The full Worker script now looks as follows:

import { z } from "zod";
import puppeteer from "@cloudflare/puppeteer";
import zodToJsonSchema from "zod-to-json-schema";
export default {
async fetch(request, env) {
const url = new URL(request.url);
if (url.pathname != "/") {
return new Response("Not found");
}
// Your prompt and site to scrape
const userPrompt = "Extract the first post only.";
const targetUrl = "https://labs.apnic.net/";
// Launch browser
const browser = await puppeteer.launch(env.MY_BROWSER);
const page = await browser.newPage();
await page.goto(targetUrl);
// Get website text
const renderedText = await page.evaluate(() => {
// @ts-ignore js code to run in the browser context
const body = document.querySelector("body");
return body ? body.innerText : "";
});
// Close browser since we no longer need it
await browser.close();
// define your desired json schema
const outputSchema = zodToJsonSchema(
z.object({ title: z.string(), url: z.string(), date: z.string() })
);
// Example prompt
const prompt = `
You are a sophisticated web scraper.
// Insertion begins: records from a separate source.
**src/rtl/auto_play_sequencer.sv**
```systemverilog
// Auto-play engine: walks a song table, timing each note and the gap after it.
// Drives the one-hot LED note vector and the buzzer code/octave pair.
module auto_play_sequencer #(
  parameter int BEAT_CYCLES = 25_000_000,
  parameter int GAP_CYCLES  = 5_000_000,
  parameter int SONG_LEN    = 32
) (
  input  logic       clk,
  input  logic       rst,
  input  logic       mode_active,
  input  logic       start,
  input  logic       stop,
  input  logic       pause,
  input  logic       song_sel,
  output logic [6:0] auto_note_control,
  output logic [2:0] note_code,
  output logic [1:0] octave,
  output logic [4:0] index,
  output logic       playing,
  output logic       done
);
  localparam int NOTE_MAX = 8 * BEAT_CYCLES;
  localparam int MAXLOAD  = (NOTE_MAX > GAP_CYCLES) ? NOTE_MAX : GAP_CYCLES;
  // One extra count so a power-of-two maximum load still fits.
  localparam int TW = $clog2(MAXLOAD + 1);
  localparam logic [TW-1:0] BEAT = TW'(BEAT_CYCLES);
  localparam logic [TW-1:0] GAPL = TW'(GAP_CYCLES);
  localparam logic [4:0]    LAST = 5'(SONG_LEN - 1);

  typedef enum logic [2:0] {
    S_IDLE, S_FETCH, S_NOTE, S_GAP, S_DONE
  } state_t;

  state_t        state, state_n;
  logic [TW-1:0] timer, timer_n;
  logic [4:0]    index_n;
  logic          song, song_n;
  logic [2:0]    code_n;
  logic [1:0]    oct_n;
  logic [7:0]    entry;
  logic [TW-1:0] load;
  logic [7:0]    hot;

  function automatic logic [7:0] rom(input logic sel,
                                     input logic [4:0] a);
    logic [7:0] d;
    d = '0;
    if (!sel) begin
      unique case (a)
        5'd0:    d = 8'h48;
        5'd1:    d = 8'h91;
        default: d = 8'h00;
      endcase
    end else begin
      // Full-length song with rests (code 0) and no end marker.
      d = {2'(a % 5'd3) + 2'd1, a[2:0], 3'(a % 5'd3)};
    end
    return d;
  endfunction

  always_ff @(posedge clk) begin
    if (rst) begin
      state     <= S_IDLE;
      timer     <= '0;
      index     <= '0;
      song      <= 1'b0;
      note_code <= '0;
      octave    <= '0;
    end else begin
      state     <= state_n;
      timer     <= timer_n;
      index     <= index_n;
      song      <= song_n;
      note_code <= code_n;
      octave    <= oct_n;
    end
  end

  always_comb begin
    state_n = state;
    timer_n = timer;
    index_n = index;
    song_n  = song;
    code_n  = note_code;
    oct_n   = octave;
    entry   = rom(song, index);
    load    = (TW'(entry[2:0]) + TW'(1)) * BEAT;
    if (stop || !mode_active) begin
      state_n = S_IDLE;
      timer_n = '0;
      code_n  = '0;
      oct_n   = '0;
    end else begin
      unique case (state)
        S_IDLE: begin
          if (start) begin
            state_n = S_FETCH;
            index_n = '0;
            song_n  = song_sel;
          end
        end
        S_FETCH: begin
          if (entry == 8'h00) begin
            state_n = S_DONE;
          end else begin
            state_n = S_NOTE;
            code_n  = entry[5:3];
            oct_n   = (entry[5:3] == 3'd0) ? 2'd0 : entry[7:6];
            timer_n = load;
          end
        end
        S_NOTE: begin
          if (!pause) begin
            if (timer == TW'(1)) begin
              state_n = S_GAP;
              code_n  = '0;
              oct_n   = '0;
              timer_n = GAPL;
            end else begin
              timer_n = timer - TW'(1);
            end
          end
        end
        S_GAP: begin
          if (!pause) begin
            if (timer == TW'(1)) begin
              timer_n = '0;
              if (index == LAST) begin
                state_n = S_DONE;
              end else begin
                index_n = index + 5'd1;
                state_n = S_FETCH;
              end
            end else begin
              timer_n = timer - TW'(1);
            end
          end
        end
        S_DONE:  state_n = S_IDLE;
        default: state_n = S_IDLE;
      endcase
    end
  end

  // Shift by code and drop bit 0 so code 0 maps to an all-zero vector.
  always_comb begin
    hot = 8'd1 << note_code;
    auto_note_control = hot[7:1];
  end

  assign playing = (state == S_FETCH) || (state == S_NOTE) ||
                   (state == S_GAP);
  assign done    = (state == S_DONE);
endmodule

```
**config.mk**
```make
export PLATFORM = sky130hd
export DESIGN_NAME = auto_play_sequencer
export DESIGN_NICKNAME = d
export VERILOG_FILES = /design/src/rtl/auto_play_sequencer.sv
export SDC_FILE = /design/constraint.sdc
export NUM_CORES = 1
export LEC_CHECK = 0
export CAP_MARGIN = 20
export CORE_MARGIN = 8
export CORE_UTILIZATION = 45
export DETAILED_ROUTE_END_ITERATION = 7
export PLACE_DENSITY_LB_ADDON = 0.05
export REMOVE_ABC_BUFFERS = 1
export SYNTH_ARGS = -nofsm -noshare
export SYNTH_HDL_FRONTEND = slang
export SYNTH_SLANG_ARGS = --single-unit
```
**constraint.sdc**
```tcl
create_clock -name clk -period 12 [get_ports clk]
set_input_delay 1.8 -clock clk [delete_from_list [all_inputs] [get_ports clk]]
set_output_delay 1.8 -clock clk [all_outputs]
set_load 0.02 [all_outputs]
```
# Word-level counts from Yosys, hierarchy flattened
# Cells that the tools add are included.
# word_totals
register_bits	42
input_bits	7
romBits	0
ramBits	0
n_memories	0
output_inout_bits	19
latchBits	0
# classes
shifts	1
bitwise	1
add_sub_neg	4
n_mul	1
muxes	30
reduce_logical	17
n_eq_ne	14
order_cmp	0
div	1
# ops
op	count
two-way mux 28 bit	5
one-hot mux 28 bit (3 select lines)	1
two-way mux 3 bit	10
equality test 28 x 1 -> 1 bit, second input constant	1
subtractor 28 x 1 -> 28 bit, second input constant	1
multiplier 4 x 19 -> 22 bit, second input constant	1
two-way mux 5 bit	4
one-hot mux 8 bit (2 select lines)	1
!= test 2 bit, second input constant	7
one-hot mux 3 bit (4 select lines)	1
one-hot mux 5 bit (2 select lines)	1
zero test 8 bit	1
two-way mux 2 bit	4
two-way mux 8 bit	1
AND reduction 4 bit	2
<< shifter 1 x 3 -> 8 bit, first input constant	1
equality test 3 x 2 -> 1 bit, second input constant	2
zero test 3 bit	2
one-hot mux 3 bit (2 select lines)	1
AND reduction 6 bit	1
adder 5 x 1 -> 5 bit, second input constant	1
equality test 5 x 1 -> 1 bit, second input constant	1
equality test 5 bit, second input constant	1
zero test 5 bit	1
14 further kinds	17

# Depth between registers and ports, before layout
# Gate-level depths: netlist of the first run.
# logic_depth
word_depth	7
depth_mapped	35
mapped_depth_nobuf	32

# Worst setup path before layout of the first run
# Ideal clock, no wire load.
# synth_timing
kind	register -> register
start	reg index[0]
end	reg timer[27]
required_ns	11.877
arrival_time_ns	6.638
path_buffers	2
stages_incl_launch_ff	33
path_slack_ns	5.239
cell_sequence	dfxtp_1 > clkbuf_1 > inv_1 > ha_1 > nor2b_1 > a21o_1 > o21ai_0 > ha_1 > xnor3_1 > or3_1 > o311ai_2 > a211oi_4 > o31a_1 > and2_1 > buf_6 > nor3b_4 > nand2b_1 > xnor2_1 > ha_1 > inv_1 > fa_1 > inv_1 > fa_1 > a21o_1 > a21oi_1 > nor2b_1 > o21ai_0 > a31oi_1 > a21o_1 > a21oi_1 > xnor3_1 > a221oi_1 > nor2_1
# synth_via
elab_chain_len	7
# synth_lines
element	line_no	source
from (decl)	18	output logic [4:0] index,
from (signal assigned)	72	index <= index_n;
parallel branches: the longest is 2 deep, another holds remainder unit 5 x 2 -> 5 bit	n/a	
two-way mux 8 bit *	48	if (!sel) begin
adder 3 x 1 -> 4 bit	87	load = (TW'(entry[2:0]) + TW'(1)) * BEAT;
multiplier 4 x 19 -> 22 bit	87	
two-way mux 28 bit	103	if (entry == 8'h00) begin
one-hot mux 28 bit (3 select lines)	94	unique case (state)
to (signal assigned)	71	timer <= timer_n;
to (decl)	35	logic [TW-1:0] timer, timer_n;
# Mark *: on every way between the ends. The select of a mux whose other input is x is not followed.
# A chain may end at the register's enable or synchronous reset.

# Worst setup path in the final report of the first run
# Ends and elaborated chain as after synthesis.

==> results.json, run 1 <==
{
  "hold_path_class": "reg2reg",
  "setup_violations": 0,
  "grt-ovfl-total": 0,
  "clockBufferDepth": 2,
  "drc": 0,
  "hold_buffers": 0,
  "startpoint": "index[0]$_SDFFE_PP0P_",
  "synth_area_per_cell_um2": 7.26,
  "worstPathRequired_ns": 12.19,
  "design.die.area_mm2": 0.0122,
  "r2r_start": "index[0]$_SDFFE_PP0P_",
  "fin_crit_sh": 0.623,
  "hold_viol_final": 0,
  "avgRoutedWirePerCell_um": 16.8,
  "syn_area_mm2": 0.00403,
  "yosys_warnings": 0,
  "fp.coreArea_mm2": 0.00872,
  "r2r_end": "timer[27]$_SDFFE_PP0P_",
  "cts-root-buf": "clkbuf_8",
  "clk_pin_slew_ns": 0.09,
  "cp.depth": 31,
  "ys.flop_type": "dfxtp_1",
  "cts_setup_buffers": 0,
  "start_kind": "register",
  "layout-drive-gt1-share": 0.0411,
  "portBuffers": 25,
  "fin_skew_ns": 0.00706,
  "grt_first_pass_wirelength_um": 18500,
  "fmax_mhz": 134,
  "ctsResizeCount": 0,
  "layout.nets": 604,
  "area_growth_pct": 9.87,
  "grtUsageTotal": 0.176,
  "grt_pass1_vias": 3609,
  "clk-insertion-delay-late_ns": 0.30,
  "num_io_pins": 26,
  "internal-power_uw": 195,
  "fin_setup_tns_ns": 0,
  "cts_buffers": 5,
  "synthCells": 555,
  "crit_type": "reg2reg",
  "slew_viol_final": 0,
  "critPathMaxFanout": 15,
  "tightestPinTransition_ns": 0.791,
  "drtAntennaViolNets": 0,
  "hpwl_um": 8270,
  "crit_end": "timer[27]$_SDFFE_PP0P_",
  "std_cell_rows": 34,
  "cp_top_family": "compound AO/OA/AOI/OAI gates",
  "ys_seq_area_frac": 0.209,
  "ff2ff_path_depth": 31,
  "ys_seq_elements": 42,
  "status": "completed",
  "start_util": 0.462,
  "critPathBufInv": 5,
  "design_area_mm2": 0.00443,
  "layout_min_cycle_time_ns": 7.48,
  "drt_first_iter_violations": 395,
  "vdd_drop_max_mv": 0.0423,
  "seq_power_share": 0.537,
  "rrSetupSlack_ns": 4.52,
  "vias": 4003,
  "cpMostUsedCell": "ha_1",
  "rsz0062_at_grt": "no",
  "power_density_mw_per_mm2": 59.4,
  "first_pass_iters": 5,
  "max-slew-margin-rel": 0.468,
  "clkPwrFrac": 0.386,
  "synth-edff-count": 0,
  "async_flop_share": 0,
  "cap_violations": 0,
  "synth.distinct_cells": 62,
  "synth_commonest_cells": "a21oi_1, nor2_1, nand2_1",
  "via_per_inst": 5.99,
  "end_kind": "register",
  "switchingPower_uw": 68.0,
  "slowest_delay_ns": 0.62,
  "crit_arrival_ns": 7.67,
  "gp_congestion": 0.911,
  "netlist_top_cells_area": "dfxtp_1, ha_1, a21oi_1, nor2_1, nand2_1",
  "antenna_found_initial": 0,
  "antennaDiodeCount": 0,
  "yosysTopAreaCell": "dfxtp_1",
  "grt_max_degree": 33,
  "wl_um": 11200,
  "die_h_um": 111,
  "power_frac_comb": 0.077,
  "cts_sinks": 42,
  "yosys.area.top_type_share": 0.209,
  "die_w_um": 111,
  "post_dp_cell_area_mm2": 0.00430,
  "critPathSlowestCell": "dfxtp_1",
  "leakage_uw": 0.00181,
  "holdCritStartpoint": "timer[24]$_SDFFE_PP0P_",
  "cts_tree": "built",
  "h-tree-depth": 2,
  "p_sw_frac": 0.259
}
-- placed cells by master (no fill, tap or decap), drive strengths merged, types with 3 or more instances in the layout --
| cell type | synthesis | layout |
|---|---|---|
| a21oi | 58 | 58 |
| fa | 6 | 6 |
| a211o | 3 | 3 |
| clkdlybuf4s50 | 0 | 25 |
| mux2i | 6 | 6 |
| nor2b | 12 | 12 |
| inv | 38 | 39 |
| nor4 | 7 | 7 |
| nand2b | 6 | 6 |
| a31o | 4 | 4 |
| dfxtp | 42 | 42 |
| nand4 | 8 | 8 |
| ha | 32 | 32 |
| or2 | 5 | 5 |
| nand2 | 44 | 44 |
| xnor2 | 17 | 17 |
| a31oi | 10 | 10 |
| and3b | 3 | 3 |
| clkbuf | 26 | 6 |
| nor2 | 58 | 58 |
| o31ai | 8 | 8 |
| nand3 | 14 | 14 |
| a21o | 11 | 11 |
| and2 | 6 | 6 |
| or4 | 3 | 3 |
| nor3 | 25 | 25 |
| nand4b | 4 | 4 |
| a211oi | 8 | 8 |
| or3 | 6 | 6 |
| a221oi | 4 | 4 |
| o21ai | 43 | 43 |
| nor3b | 5 | 5 |
| and3 | 5 | 5 |
| buf | 6 | 4 |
You are given the user data extraction goal and the JSON schema for the output data format.
Your task is to extract the requested information from the text and output it in the specified JSON schema format:
${JSON.stringify(outputSchema)}
DO NOT include anything else besides the JSON output, no markdown, no plaintext, just JSON.
User Data Extraction Goal: ${userPrompt}
Text extracted from the webpage: ${renderedText}`;
// call llm
const result = await getLLMResult(env, prompt, outputSchema);
return Response.json(result);
}
} satisfies ExportedHandler<Env>;
async function getLLMResult(env, prompt: string, schema?: any) {
const model = "@hf/thebloke/deepseek-coder-6.7b-instruct-awq"
const requestBody = {
messages: [{
role: "user",
content: prompt
}
],
};
const aiUrl = `https://api.cloudflare.com/client/v4/accounts/${env.ACCOUNT_ID}/ai/run/${model}`
const response = await fetch(aiUrl, {
method: "POST",
headers: {
"Content-Type": "application/json",
Authorization: `Bearer ${env.API_TOKEN}`,
},
body: JSON.stringify(requestBody),
});
if (!response.ok) {
console.log(JSON.stringify(await response.text(), null, 2));
throw new Error(`LLM call failed ${aiUrl} ${response.status}`);
}
// process response
const data = await response.json() as { result: { response: string }};
const text = data.result.response || '';
const value = (text.match(/```(?:json)?\s*([\s\S]*?)\s*```/) || [null, text])[1];
try {
return JSON.parse(value);
} catch(e) {
console.error(`${e} . Response: ${value}`)
}
}

You can run this script to test it using Wrangler's --remote flag:

Terminal window
npx wrangler dev --remote

With your script now running, you can go to http://localhost:8787/ and should see something like the following:

{
"title": "IP Addresses in 2024",
"url": "http://example.com/ip-addresses-in-2024",
"date": "11 Jan 2025"
}

For more complex websites or prompts, you might need a better model. Check out the latest models in Workers AI.